İskandinav ülkelerinden İsveç ve Finlandiya, güvenlik münasebetleriyle NATO’ya üye olmak istiyorlar. Fakat Türkiye, kelam konusu ülkelerin PKK ile bağlantıları nedeniyle üyeliklerine sıcak bakmıyor.
İsveç PKK ile diyaloğunu demokrasi ve insan haklarına bağlarken, Stockholm’ün bu tavrının siyasi olduğunu ve insan hakları açısından ne kadar kirli bir geçmişi olduğu dikkat çekiyor. Gazeteci Ceyhun Bozkurt İsveç’te geçmişte bayanlara uygulanan mecburî kısırlaştırma ve Naziler ile benzerlik gösteren saf ırk oluşturma projelerinin uygulanmasına dikkat çeken bir yazı kaleme aldı.
BAYANLARIN RAHİMLERİNİ KAZIYA KAZIYA GÖNENÇ TOPLUMU (!) OLAN ÜLKE: İSVEÇ
“Çocuk dünyaya getirmek mutlak bir hak değildir. Kaybedilebilir bir haktır bu.”
Bu kelamlar, bir Profesöre, yani Torbjörn Tännsjö’ye ilişkin. Tännsjö bu kelamları, Dagens Nyheter gazetesinde 29 Ağustos 1997 tarihinde yayımlanan makalesinde söylüyor. Mevzu 1934’te başlayan ve 1979’a kadar zorla, sonraki yıllarda da çeşitli formüllerle sürdürülen kısırlaştırma siyaseti. Ülkesinin ünlü profesörü, kısırlaştırmaya itiraz ediyormuş üzere görünüp, o siyasetleri dolaylı yoldan savunmayı tercih etmiş.
Evet, bir devlet, resmi olarak insanları kısırlaştırma siyaseti izlemiş.

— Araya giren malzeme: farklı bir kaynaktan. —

--- src/rtl/core/tsr_pkg.sv ---
package tsr_pkg;

   // Fixed widths of the transaction fields.
   localparam int TARGET_W    = 12;
   localparam int ROOT_W      = 6;
   localparam int COUNT_W     = 7;
   localparam int MAX_RESULTS = 64;

   // One queued job: the masked target and the verdict of the front end.
   typedef struct packed {
      logic [TARGET_W-1:0] target;
      logic                no_rep;
   } tsr_item_type;

   // Fill status of the job queue.
   typedef struct packed {
      logic full;
      logic empty;
   } tsr_qstat_type;

   typedef enum logic [1:0] {
      ST_IDLE,
      ST_SEEK,
      ST_PAIR,
      ST_FLUSH
   } tsr_state_type;

endpackage

--- src/rtl/core/tsr_front.sv ---
module tsr_front #(
   parameter int VALUE_WIDTH = 12
) (
   input  logic                           start,
   input  tsr_pkg::tsr_qstat_type         q_stat,
   input  logic [tsr_pkg::TARGET_W-1:0]   req_target,
   output logic                           push,
   output tsr_pkg::tsr_item_type          push_item
);
   import tsr_pkg::*;

   logic [VALUE_WIDTH-1:0] value;
   logic                   zero_below;
   logic                   no_rep;

   assign value = req_target[VALUE_WIDTH-1:0];

   // A value of the form 4^k * (8m + 7) is never a sum of three squares.
   always_comb begin
      zero_below = 1'b1;
      no_rep     = 1'b0;
      for (int k = 0; 2 * k + 2 < VALUE_WIDTH; k++) begin
         if (zero_below && (value[2 * k +: 3] == 3'b111)) begin
            no_rep = 1'b1;
         end
         zero_below = zero_below & ~value[2 * k] & ~value[2 * k + 1];
      end
   end

   assign push             = start & ~q_stat.full;
   assign push_item.target = TARGET_W'(value);
   assign push_item.no_rep = no_rep;

endmodule
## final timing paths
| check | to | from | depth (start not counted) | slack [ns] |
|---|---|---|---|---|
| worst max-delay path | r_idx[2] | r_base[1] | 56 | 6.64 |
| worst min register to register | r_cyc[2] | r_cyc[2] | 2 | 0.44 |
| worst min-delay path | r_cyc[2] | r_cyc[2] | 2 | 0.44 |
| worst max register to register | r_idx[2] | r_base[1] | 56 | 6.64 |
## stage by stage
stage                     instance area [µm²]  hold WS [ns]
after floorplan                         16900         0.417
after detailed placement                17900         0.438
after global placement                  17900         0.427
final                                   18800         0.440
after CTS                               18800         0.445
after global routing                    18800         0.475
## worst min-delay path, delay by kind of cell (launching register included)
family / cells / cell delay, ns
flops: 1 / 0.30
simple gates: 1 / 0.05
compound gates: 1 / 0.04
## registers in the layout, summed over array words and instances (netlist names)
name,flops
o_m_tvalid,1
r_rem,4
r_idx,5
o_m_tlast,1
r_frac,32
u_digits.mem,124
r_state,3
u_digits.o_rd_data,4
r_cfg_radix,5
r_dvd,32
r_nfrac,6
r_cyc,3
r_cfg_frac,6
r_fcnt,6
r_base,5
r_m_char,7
<file path="config.mk">
export PLATFORM = sky130hd
export DESIGN_NAME = circle_point_generator
export DESIGN_NICKNAME = d
export VERILOG_FILES = /design/src/hdl/cpg_pkg.sv /design/src/hdl/cpg_front.sv /design/src/hdl/cpg_queue.sv /design/src/hdl/cpg_back.sv /design/src/hdl/circle_point_generator.sv
export SDC_FILE = /design/constraint.sdc
export NUM_CORES = 1
export LEC_CHECK = 0
export BUFFER_PORTS_ARGS = -buffer_cell sky130_fd_sc_hd__buf_2
export CAP_MARGIN = 20
export CORE_MARGIN = 3
export CORE_UTILIZATION = 45
export CTS_CLUSTER_SIZE = 16
export DETAILED_ROUTE_END_ITERATION = 7
export PLACE_DENSITY = 0.71
export SLEW_MARGIN = 20
export SYNTH_ARGS = -nofsm -noshare
export SYNTH_HDL_FRONTEND = slang
export SYNTH_SLANG_ARGS = --single-unit
</file>
<file path="constraint.sdc">
create_clock -name clk -period 7.6 [get_ports clk]
set_clock_uncertainty 0.05 [all_clocks]
set_input_delay 2.28 -clock clk [delete_from_list [all_inputs] [get_ports clk]]
set_output_delay 2.28 -clock clk [all_outputs]
set_load 0.01 [all_outputs]
</file>
--- src/sv/tdh_pkg.sv ---
// ----------------------------------------------------------------------------
// tdh_pkg
// Shared codes and types for the trigger delay / holdoff sequencer.
// ----------------------------------------------------------------------------
`default_nettype none

package tdh_pkg;

   // Request codes carried by req_type.
   localparam logic [1:0] REQ_TICK      = 2'd0;
   localparam logic [1:0] REQ_INITIATE  = 2'd1;
   localparam logic [1:0] REQ_ABORT     = 2'd2;
   localparam logic [1:0] REQ_IMMEDIATE = 2'd3;

   // Sequencer state codes.
   localparam logic [2:0] ST_IDLE    = 3'd0;
   localparam logic [2:0] ST_INIT    = 3'd1;
   localparam logic [2:0] ST_ARMED   = 3'd2;
   localparam logic [2:0] ST_DELAYED = 3'd3;
   localparam logic [2:0] ST_HELDOFF = 3'd4;

   // Configuration register indexes.
   localparam logic [1:0] CSR_DELAY_TICKS     = 2'd0;
   localparam logic [1:0] CSR_HOLDOFF_TICKS   = 2'd1;
   localparam logic [1:0] CSR_CONTINUOUS_MODE = 2'd2;

   localparam int CSR_DATA_W = 32;

   // One result beat.
   typedef struct packed {
      logic       fired;
      logic [2:0] fsm_state;
      logic       logic_restart;
      logic       armed_event;
      logic       delayed_event;
      logic       heldoff_event;
   } result_type;

endpackage

`default_nettype wire

--- src/sv/tdh_step.sv ---
// ----------------------------------------------------------------------------
// tdh_step
// Next-state and result logic for one request of the trigger sequencer.
// ----------------------------------------------------------------------------
`default_nettype none

module tdh_step #(
   parameter int TIMER_WIDTH = 32
) (
   input  wire logic [1:0]             req_code,
   input  wire logic                   hit,
   input  wire logic [2:0]             cur_mode,
   input  wire logic [TIMER_WIDTH-1:0] cur_delay_count,
   input  wire logic [TIMER_WIDTH-1:0] cur_holdoff_count,
   input  wire logic                   cur_pending,
   input  wire logic [TIMER_WIDTH-1:0] delay_ticks,
   input  wire logic [TIMER_WIDTH-1:0] holdoff_ticks,
   input  wire logic                   continuous_mode,
   output logic      [2:0]             nxt_mode,
   output logic      [TIMER_WIDTH-1:0] nxt_delay_count,
   output logic      [TIMER_WIDTH-1:0] nxt_holdoff_count,
   output logic                        nxt_pending,
   output tdh_pkg::result_type         result
);

   logic [TIMER_WIDTH-1:0] delay_inc;
   logic [TIMER_WIDTH-1:0] holdoff_inc;

   assign delay_inc   = cur_delay_count + TIMER_WIDTH'(1);
   assign holdoff_inc = cur_holdoff_count + TIMER_WIDTH'(1);

   always_comb begin
      logic [2:0] mode;
      mode              = cur_mode;
      nxt_mode          = cur_mode;
      nxt_delay_count   = cur_delay_count;
      nxt_holdoff_count = cur_holdoff_count;
      nxt_pending       = cur_pending;
      result            = '0;

      unique case (req_code)
         tdh_pkg::REQ_INITIATE: begin
            nxt_mode = tdh_pkg::ST_INIT;
         end
         tdh_pkg::REQ_ABORT: begin
            nxt_mode = tdh_pkg::ST_IDLE;
         end
         tdh_pkg::REQ_IMMEDIATE: begin
            nxt_pending = 1'b1;
         end
         default: begin
            // A tick consumes any pending immediate request.
            result.fired = cur_pending;
            nxt_pending  = 1'b0;

            // An initiated sequencer restarts the trigger logic and arms in
            // the same tick, then evaluates the hit as armed.
            if (cur_mode == tdh_pkg::ST_INIT) begin
               result.logic_restart = 1'b1;
               result.armed_event   = 1'b1;
               mode                 = tdh_pkg::ST_ARMED;
            end
            nxt_mode = mode;

            unique case (mode)
               tdh_pkg::ST_ARMED: begin
                  if (hit) begin
                     nxt_delay_count = '0;
                     if (delay_ticks != '0) begin
                        nxt_mode             = tdh_pkg::ST_DELAYED;
                        result.delayed_event = 1'b1;
                     end else begin
                        result.fired = 1'b1;
                        if (!continuous_mode) begin
                           nxt_mode = tdh_pkg::ST_IDLE;
                        end else begin
                           nxt_holdoff_count = '0;
                           if (holdoff_ticks != '0) begin
                              nxt_mode             = tdh_pkg::ST_HELDOFF;
                              result.heldoff_event = 1'b1;
                           end else begin
                              nxt_mode = tdh_pkg::ST_INIT;
                           end
                        end
                     end
                  end
               end
               tdh_pkg::ST_DELAYED: begin
                  nxt_delay_count = delay_inc;
                  if (delay_inc >= delay_ticks) begin
                     result.fired = 1'b1;
                     if (!continuous_mode) begin
                        nxt_mode = tdh_pkg::ST_IDLE;
                     end else if (holdoff_ticks != '0) begin
                        // Holdoff continues counting from the elapsed delay.
                        nxt_holdoff_count    = delay_inc;
                        nxt_mode             = tdh_pkg::ST_HELDOFF;
                        result.heldoff_event = 1'b1;
                     end else begin
                        nxt_mode = tdh_pkg::ST_INIT;
                     end
                  end
               end
               tdh_pkg::ST_HELDOFF: begin
                  nxt_holdoff_count = holdoff_inc;
                  if (holdoff_inc >= holdoff_ticks) begin
                     nxt_mode = tdh_pkg::ST_INIT;
                  end
               end
               default: begin
                  // Idle and unused codes hold.
               end
            endcase
         end
      endcase

      result.fsm_state = nxt_mode;
   end

endmodule

`default_nettype wire

--- src/sv/trigger_delay_holdoff_fsm_core.sv ---
// ----------------------------------------------------------------------------
// trigger_delay_holdoff_fsm_core
// Trigger sequencer with idle, initiated, armed, delayed and holdoff states.
// ----------------------------------------------------------------------------
// Path: an accepted request beat passes the input register, then the
// response register, from which its response beat is offered.
// Throughput: one request per clock unless the response side stalls; the
// state update is a single pass of counter increments and compares between the two registers.
// Reset (synchronous, active high) returns the sequencer to idle, clears both
// counters, the pending immediate request and all configuration registers.
`default_nettype none

module trigger_delay_holdoff_fsm_core #(
   parameter int TIMER_WIDTH = 32
) (
   input  wire logic                           clock,
   input  wire logic                           reset,

   input  wire logic                           req_valid,
   output logic                                req_stall,
   input  wire logic [1:0]                     req_type,
   input  wire logic                           req_logic_hit,

   output logic                                rsp_valid,
   input  wire logic                           rsp_stall,
   output logic                                rsp_fired,
   output logic      [2:0]                     rsp_fsm_state,
   output logic                                rsp_logic_restart,
   output logic                                rsp_armed_event,
   output logic                                rsp_delayed_event,
   output logic                                rsp_heldoff_event,

   input  wire logic                           csr_write_en,
   input  wire logic [1:0]                     csr_index,
   input  wire logic [tdh_pkg::CSR_DATA_W-1:0] csr_wdata
);

   // Configuration registers. The timer registers keep their low
   // TIMER_WIDTH bits.
   logic [TIMER_WIDTH-1:0] delay_ticks_ff;
   logic [TIMER_WIDTH-1:0] holdoff_ticks_ff;
   logic                   continuous_mode_ff;

   always_ff @(posedge clock) begin
      if (reset) begin
         delay_ticks_ff     <= '0;
         holdoff_ticks_ff   <= '0;
         continuous_mode_ff <= 1'b0;
      end else if (csr_write_en) begin
         unique case (csr_index)
            tdh_pkg::CSR_DELAY_TICKS:     delay_ticks_ff     <= csr_wdata[TIMER_WIDTH-1:0];
            tdh_pkg::CSR_HOLDOFF_TICKS:   holdoff_ticks_ff   <= csr_wdata[TIMER_WIDTH-1:0];
            tdh_pkg::CSR_CONTINUOUS_MODE: continuous_mode_ff <= csr_wdata[0];
            default: begin
               // Index outside the register list: ignored.
            end
         endcase
      end
   end

   // Input register. It moves into the update stage whenever the response
   // register is empty or being drained in the same cycle, so a new beat is
   // taken every clock unless the response side stalls.
   logic       in_valid_ff;
   logic       in_valid_in;
   logic [1:0] in_type_ff;
   logic       in_hit_ff;
   logic       rsp_valid_ff;
   logic       rsp_valid_in;
   logic       advance;
   logic       req_accept;

   assign advance    = in_valid_ff && (!rsp_valid_ff || !rsp_stall);
   assign req_stall  = in_valid_ff && !advance;
   assign req_accept = req_valid && !req_stall;

   assign in_valid_in  = req_accept || (in_valid_ff && !advance);
   assign rsp_valid_in = advance || (rsp_valid_ff && rsp_stall);

   always_ff @(posedge clock) begin
      if (reset) begin
         in_valid_ff  <= 1'b0;
         rsp_valid_ff <= 1'b0;
      end else begin
         in_valid_ff  <= in_valid_in;
         rsp_valid_ff <= rsp_valid_in;
      end
   end

   always_ff @(posedge clock) begin
      if (req_accept) begin
         in_type_ff <= req_type;
         in_hit_ff  <= req_logic_hit;
      end
   end

   // Sequencer state. It is updated exactly once for each beat, at the edge
   // where that beat moves into the response register.
   logic [2:0]             mode_ff;
   logic [TIMER_WIDTH-1:0] delay_count_ff;
   logic [TIMER_WIDTH-1:0] holdoff_count_ff;
   logic                   pending_ff;
   logic [2:0]             mode_in;
   logic [TIMER_WIDTH-1:0] delay_count_in;
   logic [TIMER_WIDTH-1:0] holdoff_count_in;
   logic                   pending_in;
   tdh_pkg::result_type    result_in;
   tdh_pkg::result_type    result_ff;

   tdh_step #(
      .TIMER_WIDTH (TIMER_WIDTH)
   ) u_step (
      .req_code          (in_type_ff),
      .hit               (in_hit_ff),
      .cur_mode          (mode_ff),
      .cur_delay_count   (delay_count_ff),
      .cur_holdoff_count (holdoff_count_ff),
      .cur_pending       (pending_ff),
      .delay_ticks       (delay_ticks_ff),
      .holdoff_ticks     (holdoff_ticks_ff),
      .continuous_mode   (continuous_mode_ff),
      .nxt_mode          (mode_in),
      .nxt_delay_count   (delay_count_in),
      .nxt_holdoff_count (holdoff_count_in),
      .nxt_pending       (pending_in),
      .result            (result_in)
   );

   always_ff @(posedge clock) begin
      if (reset) begin
         mode_ff          <= tdh_pkg::ST_IDLE;
         delay_count_ff   <= '0;
         holdoff_count_ff <= '0;
         pending_ff       <= 1'b0;
      end else if (advance) begin
         mode_ff          <= mode_in;
         delay_count_ff   <= delay_count_in;
         holdoff_count_ff <= holdoff_count_in;
         pending_ff       <= pending_in;
      end
   end

   // Response register: holds its beat while the consumer stalls.
   always_ff @(posedge clock) begin
      if (advance) begin
         result_ff <= result_in;
      end
   end

   assign rsp_valid         = rsp_valid_ff;
   assign rsp_fired         = result_ff.fired;
   assign rsp_fsm_state     = result_ff.fsm_state;
   assign rsp_logic_restart = result_ff.logic_restart;
   assign rsp_armed_event   = result_ff.armed_event;
   assign rsp_delayed_event = result_ff.delayed_event;
   assign rsp_heldoff_event = result_ff.heldoff_event;

   // Assertions.

   // The state register never leaves the five defined codes.
   assert property (@(posedge clock) disable iff (reset)
      mode_ff == tdh_pkg::ST_IDLE || mode_ff == tdh_pkg::ST_INIT ||
      mode_ff == tdh_pkg::ST_ARMED || mode_ff == tdh_pkg::ST_DELAYED ||
      mode_ff == tdh_pkg::ST_HELDOFF)
      else $error("sequencer state left the defined codes");

   // A command beat never fires and never pulses an event.
   assert property (@(posedge clock) disable iff (reset)
      (advance && in_type_ff != tdh_pkg::REQ_TICK) |=>
         (rsp_valid_ff && !result_ff.fired && !result_ff.logic_restart &&
          !result_ff.armed_event && !result_ff.delayed_event &&
          !result_ff.heldoff_event))
      else $error("command beat produced a fire or event pulse");

   // Arming always comes with a restart of the trigger logic.
   assert property (@(posedge clock) disable iff (reset)
      (rsp_valid_ff && result_ff.armed_event) |-> result_ff.logic_restart)
      else $error("armed without logic restart");

   // A delayed event always comes with the delayed state, never with a holdoff event.
   assert property (@(posedge clock) disable iff (reset)
      (rsp_valid_ff && result_ff.delayed_event) |->
         (!result_ff.heldoff_event && result_ff.fsm_state == tdh_pkg::ST_DELAYED))
      else $error("delayed event with inconsistent state");

endmodule

`default_nettype wire
<file path="src/hw/rtl/sst_pkg.sv">
`timescale 1ns / 1ps

package sst_pkg;

  localparam int FUNC_W = 3;
  localparam int DATA_W = 32;

  typedef enum logic [FUNC_W-1:0] {
    FUNC_INSERT = 3'd0,
    FUNC_REMOVE = 3'd1,
    FUNC_SEARCH = 3'd2,
    FUNC_CLEAR  = 3'd3,
    FUNC_FIRST  = 3'd4,
    FUNC_NEXT   = 3'd5
  } func_e;

endpackage

</file>
<file path="src/hw/rtl/sorted_set_table.sv">
// operation: search/insert/remove scan the entries below the value, insert/remove then
// shift each moved entry one slot; clear, unknown codes and misses of first/next go
// straight to the result, first/next hits read one entry; then the output reg holds it
// throughput: one beat in flight; the next beat is taken once the result reaches the
// output reg, paced by the one read port of the entry store and one comparator
// reset: rst_ni clears count, walk cursor and handshake state; entry store is not cleared
`timescale 1ns / 1ps

module sorted_set_table #(
  parameter int CAPACITY = 16
) (
  input  logic                              clk_i,
  input  logic                              rst_ni,
  input  logic                              in_valid_i,
  output logic                              in_stall_o,
  input  logic [sst_pkg::FUNC_W-1:0]        func_i,
  input  logic signed [sst_pkg::DATA_W-1:0] value_i,
  output logic                              out_valid_o,
  input  logic                              out_stall_i,
  output logic                              ok_o,
  output logic signed [sst_pkg::DATA_W-1:0] item_value_o
);
  import sst_pkg::*;

  // address width of the store, and count width that can also hold CAPACITY itself
  localparam int AW = $clog2(CAPACITY);
  localparam int CW = $clog2(CAPACITY + 1);

  // sequencer states
  typedef enum logic [6:0] {
    S_IDLE    = 7'b0000001,
    S_SCAN    = 7'b0000010,  // issue read of the entry under idx
    S_CMP     = 7'b0000100,  // compare the read entry with the operand
    S_MOVE_RD = 7'b0001000,  // read the neighbor to shift
    S_MOVE_WR = 7'b0010000,  // write it one slot over
    S_FETCH   = 7'b0100000,  // walk read returns
    S_DONE    = 7'b1000000   // hand the result to the output register
  } state_e;

  state_e                   state_q, state_d;
  logic [FUNC_W-1:0]        op_q, op_d;
  logic signed [DATA_W-1:0] value_q, value_d;
  logic [CW-1:0]            count_q, count_d;   // number of stored entries
  logic [CW-1:0]            wpos_q, wpos_d;     // walk cursor: index next will give
  logic                     wact_q, wact_d;     // walk started by first
  logic [CW-1:0]            idx_q, idx_d;       // scan index, later the sorted position
  logic [CW-1:0]            j_q, j_d;           // shift index
  logic                     res_ok_q, res_ok_d;
  logic signed [DATA_W-1:0] res_item_q, res_item_d;
  logic                     out_valid_q, out_valid_d;
  logic                     out_ok_q, out_ok_d;
  logic signed [DATA_W-1:0] out_item_q, out_item_d;

  // store port
  logic                     mem_we;
  logic [AW-1:0]            mem_waddr;
  logic signed [DATA_W-1:0] mem_wdata;
  logic                     mem_re;
  logic [AW-1:0]            mem_raddr;
  logic signed [DATA_W-1:0] mem_rdata;

  // the one shared comparator: stored entry against the operand
  logic cmp_lt, cmp_eq;
  assign cmp_lt = mem_rdata < value_q;
  assign cmp_eq = mem_rdata == value_q;

  logic [CW-1:0] j_dec, j_inc;
  assign j_dec = j_q - CW'(1);
  assign j_inc = j_q + CW'(1);

  // scan end: idx_q holds the lower bound, hit tells whether the value sits there
  logic decide, hit;

  sst_store #(
    .DEPTH (CAPACITY)
  ) u_store (
    .clk_i   (clk_i),
    .we_i    (mem_we),
    .waddr_i (mem_waddr),
    .wdata_i (mem_wdata),
    .re_i    (mem_re),
    .raddr_i (mem_raddr),
    .rdata_o (mem_rdata)
  );

  always_comb begin
    state_d     = state_q;
    op_d        = op_q;
    value_d     = value_q;
    count_d     = count_q;
    wpos_d      = wpos_q;
    wact_d      = wact_q;
    idx_d       = idx_q;
    j_d         = j_q;
    res_ok_d    = res_ok_q;
    res_item_d  = res_item_q;
    out_valid_d = out_valid_q && out_stall_i;
    out_ok_d    = out_ok_q;
    out_item_d  = out_item_q;
    mem_we      = 1'b0;
    mem_waddr   = j_q[AW-1:0];
    mem_wdata   = mem_rdata;
    mem_re      = 1'b0;
    mem_raddr   = idx_q[AW-1:0];
    decide      = 1'b0;
    hit         = 1'b0;

    case (state_q)
      S_IDLE: begin
        if (in_valid_i) begin
          op_d       = func_i;
          value_d    = value_i;
          res_ok_d   = 1'b0;
          res_item_d = '0;
          idx_d      = '0;
          state_d    = S_DONE;
          case (func_i)
            FUNC_INSERT, FUNC_REMOVE, FUNC_SEARCH: begin
              state_d = S_SCAN;
            end
            FUNC_CLEAR: begin
              count_d  = '0;
              wpos_d   = '0;
              wact_d   = 1'b0;
              res_ok_d = 1'b1;
            end
            FUNC_FIRST: begin
              if (count_q != '0) begin
                mem_re    = 1'b1;
                mem_raddr = '0;
                wpos_d    = CW'(1);
                wact_d    = 1'b1;
                state_d   = S_FETCH;
              end else begin
                wpos_d = '0;
                wact_d = 1'b0;
              end
            end
            FUNC_NEXT: begin
              if (wact_q && (wpos_q < count_q)) begin
                mem_re    = 1'b1;
                mem_raddr = wpos_q[AW-1:0];
                wpos_d    = wpos_q + CW'(1);
                state_d   = S_FETCH;
              end
            end
            default: begin
              // unknown operation: ok stays low, nothing changes
            end
          endcase
        end
      end

      S_SCAN: begin
        if (idx_q == count_q) begin
          decide = 1'b1;
        end else begin
          mem_re    = 1'b1;
          mem_raddr = idx_q[AW-1:0];
          state_d   = S_CMP;
        end
      end

      S_CMP: begin
        if (cmp_lt) begin
          idx_d   = idx_q + CW'(1);
          state_d = S_SCAN;
        end else begin
          decide = 1'b1;
          hit    = cmp_eq;
        end
      end

      S_MOVE_RD: begin
        if (op_q == FUNC_INSERT) begin
          if (j_q == idx_q) begin
            // gap has reached the sorted position
            mem_we    = 1'b1;
            mem_waddr = idx_q[AW-1:0];
            mem_wdata = value_q;
            state_d   = S_DONE;
          end else begin
            mem_re    = 1'b1;
            mem_raddr = j_dec[AW-1:0];
            state_d   = S_MOVE_WR;
          end
        end else begin
          if (j_inc >= count_q) begin
            count_d = count_q - CW'(1);
            state_d = S_DONE;
          end else begin
            mem_re    = 1'b1;
            mem_raddr = j_inc[AW-1:0];
            state_d   = S_MOVE_WR;
          end
        end
      end

      S_MOVE_WR: begin
        mem_we    = 1'b1;
        mem_waddr = j_q[AW-1:0];
        mem_wdata = mem_rdata;
        j_d       = (op_q == FUNC_INSERT) ? j_dec : j_inc;
        state_d   = S_MOVE_RD;
      end

      S_FETCH: begin
        res_ok_d   = 1'b1;
        res_item_d = mem_rdata;
        state_d    = S_DONE;
      end

      S_DONE: begin
        if (!out_valid_q || !out_stall_i) begin
          out_valid_d = 1'b1;
          out_ok_d    = res_ok_q;
          out_item_d  = res_item_q;
          state_d     = S_IDLE;
        end
      end

      default: begin
        state_d = S_IDLE;
      end
    endcase

    // end of scan: act on the lower bound
    if (decide) begin
      state_d = S_DONE;
      case (op_q)
        FUNC_SEARCH: begin
          res_ok_d = hit;
        end
        FUNC_INSERT: begin
          if (hit) begin
            res_ok_d = 1'b1;
          end else if (count_q != CW'(CAPACITY)) begin
            // open a gap at idx by shifting the tail up, top entry first
            res_ok_d = 1'b1;
            j_d      = count_q;
            count_d  = count_q + CW'(1);
            if (wact_q && (idx_q <= wpos_q)) begin
              wpos_d = wpos_q + CW'(1);
            end
            state_d = S_MOVE_RD;
          end
        end
        FUNC_REMOVE: begin
          if (hit) begin
            // close the gap by shifting the tail down
            res_ok_d = 1'b1;
            j_d      = idx_q;
            if (wact_q && (idx_q < wpos_q)) begin
              wpos_d = wpos_q - CW'(1);
            end
            state_d = S_MOVE_RD;
          end
        end
        default: begin
          res_ok_d = 1'b0;
        end
      endcase
    end
  end

  // control state
  always_ff @(posedge clk_i or negedge rst_ni) begin
    if (!rst_ni) begin
      state_q     <= S_IDLE;
      count_q     <= '0;
      wpos_q      <= '0;
      wact_q      <= 1'b0;
      out_valid_q <= 1'b0;
    end else begin
      state_q     <= state_d;
      count_q     <= count_d;
      wpos_q      <= wpos_d;
      wact_q      <= wact_d;
      out_valid_q <= out_valid_d;
    end
  end

  // working and result payload
  always_ff @(posedge clk_i) begin
    op_q       <= op_d;
    value_q    <= value_d;
    idx_q      <= idx_d;
    j_q        <= j_d;
    res_ok_q   <= res_ok_d;
    res_item_q <= res_item_d;
    out_ok_q   <= out_ok_d;
    out_item_q <= out_item_d;
  end

  // one beat in flight: busy from accept until the result moves to the output register
  assign in_stall_o   = (state_q != S_IDLE);
  assign out_valid_o  = out_valid_q;
  assign ok_o         = out_ok_q;
  assign item_value_o = out_item_q;

endmodule

</file>
<file path="src/hw/rtl/sst_store.sv">
`timescale 1ns / 1ps

// entry store: one write port, one read port, registered read data
module sst_store #(
  parameter int DEPTH = 16
) (
  input  logic                              clk_i,
  input  logic                              we_i,
  input  logic [$clog2(DEPTH)-1:0]          waddr_i,
  input  logic signed [sst_pkg::DATA_W-1:0] wdata_i,
  input  logic                              re_i,
  input  logic [$clog2(DEPTH)-1:0]          raddr_i,
  output logic signed [sst_pkg::DATA_W-1:0] rdata_o
);
  import sst_pkg::*;

  logic signed [DATA_W-1:0] mem [DEPTH];
  logic signed [DATA_W-1:0] rdata_q;

  always_ff @(posedge clk_i) begin
    if (we_i) begin
      mem[waddr_i] <= wdata_i;
    end
  end

  always_ff @(posedge clk_i) begin
    if (re_i) begin
      rdata_q <= mem[raddr_i];
    end
  end

  assign rdata_o = rdata_q;

endmodule

</file>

Bahsettiğimiz devlet, bugünlerde NATO’ya aday olması münasebetiyle gündemimizin birinci sırasında yer alan ve NATO üyesi Türkiye’yi amaç alan terör örgütlerine yardım ve yataklık konusunda sicili oldukça kabarık olan İsveç.
Neresinden başlayacağımı bilemediğim, her okuduğum olayda dehşete düştüğüm, Nazi’lerin “Saf Irk” çalışmalarını andıran bu siyasetin başlangıcı 1934 yılına kadar uzanıyor. Bu tarihte çıkarılan Kısırlaştırma Yasası, 1941’de daha sıkılaştırıldı.
Yapılan uygulamanın amacı ise İsveç’i “Gönenç devleti” yapmak.
En ağır uygulama 1940 ve 50’li yıllarda yapıldı. Daha sonra sayıca azalmakla birlikte zorla kısırlaştırma devam etti. Aktardığım 1934-1979 tarihleri ortasında kısırlaştırılan insan sayısı yapılan zorbalığın boyutunu gösteriyor: Tam 63 bin insan zorla kısırlaştırıldı. 1950’li yıllarda İsveç nüfusunun 6 milyon olduğu göz önünde bulundurulursa, İsveç’te her 100 şahıstan 1’i zorla kısırlaştırılmış. Türkiye’nin bugünkü nüfusuyla orantılarsak 850 bin kişinin kısırlaştırıldığını hesap edin.
Ek olarak, bu kısırlaştırılan insanların neredeyse tamamına yakınının bayan olduğunu da eklemek lazım.
Kısırlaştırma siyasetinde gayelerin kimlikleri de değerli. Zorla kısırlaştırmada yüklü olarak azınlık olarak görülen Tattar olarak bilinen gezici personellerin ve göçerlerin, romanların amaç alındığı görülüyor. İsveç devleti kısırlaştırma siyasetini “saf olmayan, hastalıklı, uyumsuz, çocuklarına bakmaktan aciz, geri zekalıların üremesi engellenerek toplumun ekonomik bir yükten kurtulacağı” münasebeti üzerine oturtmuş.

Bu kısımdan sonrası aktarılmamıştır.